The killing of five civilians at the hands of Indian army and police in the border district of Kupwara last week came as a grim reminder of 2010, when the Kashmir valley was locked up for more than three months and 120 civilians, mostly youth, fell to the bullets of security forces. The April 12 incident in Handwara led to a cycle of violence, curfews and shutdown that continued for about a week.
Without dismissing it as just another incident in the 26-year-long armed conflict, there is a need to ponder over some harsh realities that the incident points to. The violence has thrown up a major challenge for Mehbooba Mufti, the first woman chief minister to administer what Omar Abdullah had called “the most difficult in state in India”.
The trouble:
Why and how the first bullet was fired in Handwara town on April 12 is known to almost everyone. But the reality beneath the outpouring in the wake of that incident needs to be understood. It all started with a young girl going to a public washroom located close to a bunker manned by the Indian army. Some boys who saw her going inside raised an alarm that an Indian army man had tried to molest her. The town was soon engulfed in rage, which resulted in the death of three civilians – a 21-year-old aspiring cricketer, another youth and a woman. It did not stop there. In the neighboring Kupwara, a youth died after a teargas shell hit him, and an 18-year-old boy was killed by the Indian army in Nutnusa. Every incident in Kashmir has many versions, and this was not an exception.
The local people stood by their version. But a video was released on social media showed the girl narrating what had happened that day. She exonerated the army and blamed the local boys for hounding her. Who recorded the video and who first released it is not known, but the recording seems to have been done in what looks like a room in a police station. But police have denied involvement. The Indian army did something not usually done in such cases. They released the video to the media through their official email address. It was obviously done to neutralize the anger that followed what the locals were saying. But human rights activists and the civil society asked how the Indian army could release the video. The girl and her father were taken into “protective custody” by police.
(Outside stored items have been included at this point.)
## src/rtl/mem_arbiter.sv

```systemverilog
// mem_arbiter: grants one of two ports (fixed priority, or round-robin when MEM_ARB_RR_EN is defined) and runs SETUP/STROBE/ACK on a level-strobed RAM.
// Latency: req sampled -> ack after STROBE_CYC+1 more edges; backpressure: the loser keeps req high and is served later, nothing is queued.
module mem_arbiter #(
  parameter int ADDR_W     = 9,
  parameter int DATA_W     = 32,
  parameter int STROBE_CYC = 1
) (
  input  logic              clk,
  input  logic              reset_n,
  input  logic              p0_req,
  input  logic              p0_wr,
  input  logic [ADDR_W-1:0] p0_addr,
  input  logic [DATA_W-1:0] p0_wdata,
  output logic              p0_ack,
  output logic [DATA_W-1:0] p0_rdata,
  input  logic              p1_req,
  input  logic              p1_wr,
  input  logic [ADDR_W-1:0] p1_addr,
  input  logic [DATA_W-1:0] p1_wdata,
  output logic              p1_ack,
  output logic [DATA_W-1:0] p1_rdata,
  output logic [ADDR_W-1:0] mem_address,
  output logic [DATA_W-1:0] mem_data_in,
  input  logic [DATA_W-1:0] mem_data_out,
  output logic              mem_read,
  output logic              mem_write,
  output logic              busy
);

  localparam int SC    = (STROBE_CYC < 1) ? 1 : STROBE_CYC;
  localparam int CNT_W = (SC > 1) ? $clog2(SC) : 1;
  localparam logic [CNT_W-1:0] CNT_LOAD = CNT_W'(SC - 1);

  typedef enum logic [1:0] {IDLE, SETUP, STROBE, ACK} state_t;

  state_t            state_q, state_d;
  logic [CNT_W-1:0]  cnt_q, cnt_d;
  logic              last_grant_q, last_grant_d;
  logic              gnt_q, gnt_d;
  logic              wr_q, wr_d;
  logic [ADDR_W-1:0] mem_address_q, mem_address_d;
  logic [DATA_W-1:0] mem_data_in_q, mem_data_in_d;
  logic              mem_read_q, mem_read_d;
  logic              mem_write_q, mem_write_d;
  logic              busy_q, busy_d;
  logic              p0_ack_q, p0_ack_d;
  logic              p1_ack_q, p1_ack_d;
  logic [DATA_W-1:0] p0_rdata_q, p0_rdata_d;
  logic [DATA_W-1:0] p1_rdata_q, p1_rdata_d;
  logic              win;
  logic              grant;
  logic              leave_strobe;

  // win is only meaningful when at least one port requests
  always_comb begin
    win = 1'b0;
`ifdef MEM_ARB_RR_EN
    if (p0_req && p1_req) win = ~last_grant_q;
    else                  win = p1_req;
`else
    win = ~p0_req;
`endif
  end

  always_ff @(posedge clk or negedge reset_n) begin
    if (!reset_n) state_q <= IDLE;
    else          state_q <= state_d;
  end

  always_comb begin
    state_d = state_q;
    case (state_q)
      IDLE:    if (p0_req || p1_req) state_d = SETUP;
      SETUP:   state_d = STROBE;
      STROBE:  if (cnt_q == '0) state_d = ACK;
      ACK:     state_d = IDLE;
      default: state_d = IDLE;
    endcase
  end

  assign grant        = (state_q == IDLE) && (state_d == SETUP);
  assign leave_strobe = (state_q == STROBE) && (state_d == ACK);

  always_comb begin
    last_grant_d  = last_grant_q;
    gnt_d         = gnt_q;
    wr_d          = wr_q;
    mem_address_d = mem_address_q;
    mem_data_in_d = mem_data_in_q;
    cnt_d         = cnt_q;
    p0_rdata_d    = p0_rdata_q;
    p1_rdata_d    = p1_rdata_q;
    if (grant) begin
      gnt_d         = win;
      last_grant_d  = win;
      wr_d          = win ? p1_wr    : p0_wr;
      mem_address_d = win ? p1_addr  : p0_addr;
      mem_data_in_d = win ? p1_wdata : p0_wdata;
    end
    if (state_q == SETUP)                      cnt_d = CNT_LOAD;
    else if (state_q == STROBE && cnt_q != '0) cnt_d = cnt_q - CNT_W'(1);
    // RAM clears data_out as soon as read falls, so sample on the falling edge of the strobe
    if (leave_strobe && !wr_q) begin
      if (gnt_q) p1_rdata_d = mem_data_out;
      else       p0_rdata_d = mem_data_out;
    end
    mem_read_d  = (state_d == STROBE) && !wr_q;
    mem_write_d = (state_d == STROBE) &&  wr_q;
    busy_d      = (state_d != IDLE);
    p0_ack_d    = leave_strobe && !gnt_q;
    p1_ack_d    = leave_strobe &&  gnt_q;
  end

  always_ff @(posedge clk or negedge reset_n) begin
    if (!reset_n) begin
      cnt_q         <= '0;
      last_grant_q  <= 1'b1;
      gnt_q         <= 1'b0;
      wr_q          <= 1'b0;
      mem_address_q <= '0;
      mem_data_in_q <= '0;
      mem_read_q    <= 1'b0;
      mem_write_q   <= 1'b0;
      busy_q        <= 1'b0;
      p0_ack_q      <= 1'b0;
      p1_ack_q      <= 1'b0;
      p0_rdata_q    <= '0;
      p1_rdata_q    <= '0;
    end else begin
      cnt_q         <= cnt_d;
      last_grant_q  <= last_grant_d;
      gnt_q         <= gnt_d;
      wr_q          <= wr_d;
      mem_address_q <= mem_address_d;
      mem_data_in_q <= mem_data_in_d;
      mem_read_q    <= mem_read_d;
      mem_write_q   <= mem_write_d;
      busy_q        <= busy_d;
      p0_ack_q      <= p0_ack_d;
      p1_ack_q      <= p1_ack_d;
      p0_rdata_q    <= p0_rdata_d;
      p1_rdata_q    <= p1_rdata_d;
    end
  end

  assign mem_address = mem_address_q;
  assign mem_data_in = mem_data_in_q;
  assign mem_read    = mem_read_q;
  assign mem_write   = mem_write_q;
  assign busy        = busy_q;
  assign p0_ack      = p0_ack_q;
  assign p1_ack      = p1_ack_q;
  assign p0_rdata    = p0_rdata_q;
  assign p1_rdata    = p1_rdata_q;

endmodule
```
A magisterial probe has been ordered and the Indian army has also been promised a fair investigation. Even if the video is genuine, the way it went viral and the motives that were made known made it suspicious. It became the victim of the state’s bad track record on human rights and credibility it was facing as an institution. Not only did human rights groups question the video’s genuineness, the girl’s mother too said that she was coerced to give the statement. In this game of claims and counter-claims, the truth may not come out, only several versions of it.
The disconnect:
Why everyone believed in the allegation made by the boys is no rocket science. Despite having been around for like, almost like “permanent residents”, the army personnel are seen as outsiders. The deep sense of alienation on the ground does not welcome them.
On the other hand, Handwara has enthusiastically taken part in elections. More than 70 percent people of the town defied the Hurriyat boycott and voted Sajad Lone to the assembly. Sajad had joined hands with BJP shortly before the elections but that did not deter him from registering a victory in two segments.
According to one theory, the tensions were flared up by vested interests. But political alienation does always play a role on such occasions. Why should the military, that claims to be protecting the people, come under attack like this, and why would a situation arise in which an army officer had to say “the life of ten soldiers was under threat in the bunker”.
The way the Indian army dealt with the situation resulted in the death of three people. Firing was surely the first option they used. There will be inquiries and probes but that will not bring Nayeem, Iqbal and Raja Begum back. The disconnect between people and the state has been discussed in these columns, and no amount of ex-gratia or development will counter that alienation.
The impunity:
Besides the problems faced by police on the ground in avoiding such incidents, it is largely the Armed Forces Special Powers Act (AFSPA) that leads to killings in such situations. In the past, there have been similar horrifying experiences where people were fired at at will. It is mainly because of the impunity with which such killings have taken place that there is no stopping them.
The Indian army has always put its foot down when it comes to questions and concerns about the AFSPA. Both the PDP and the National Conference have been opposing the law publicly, and that opposition became part of the “Agenda of Alliance” agreed on between the two allies in the government. But it is unlikely that anything tangible will be done to do away with it.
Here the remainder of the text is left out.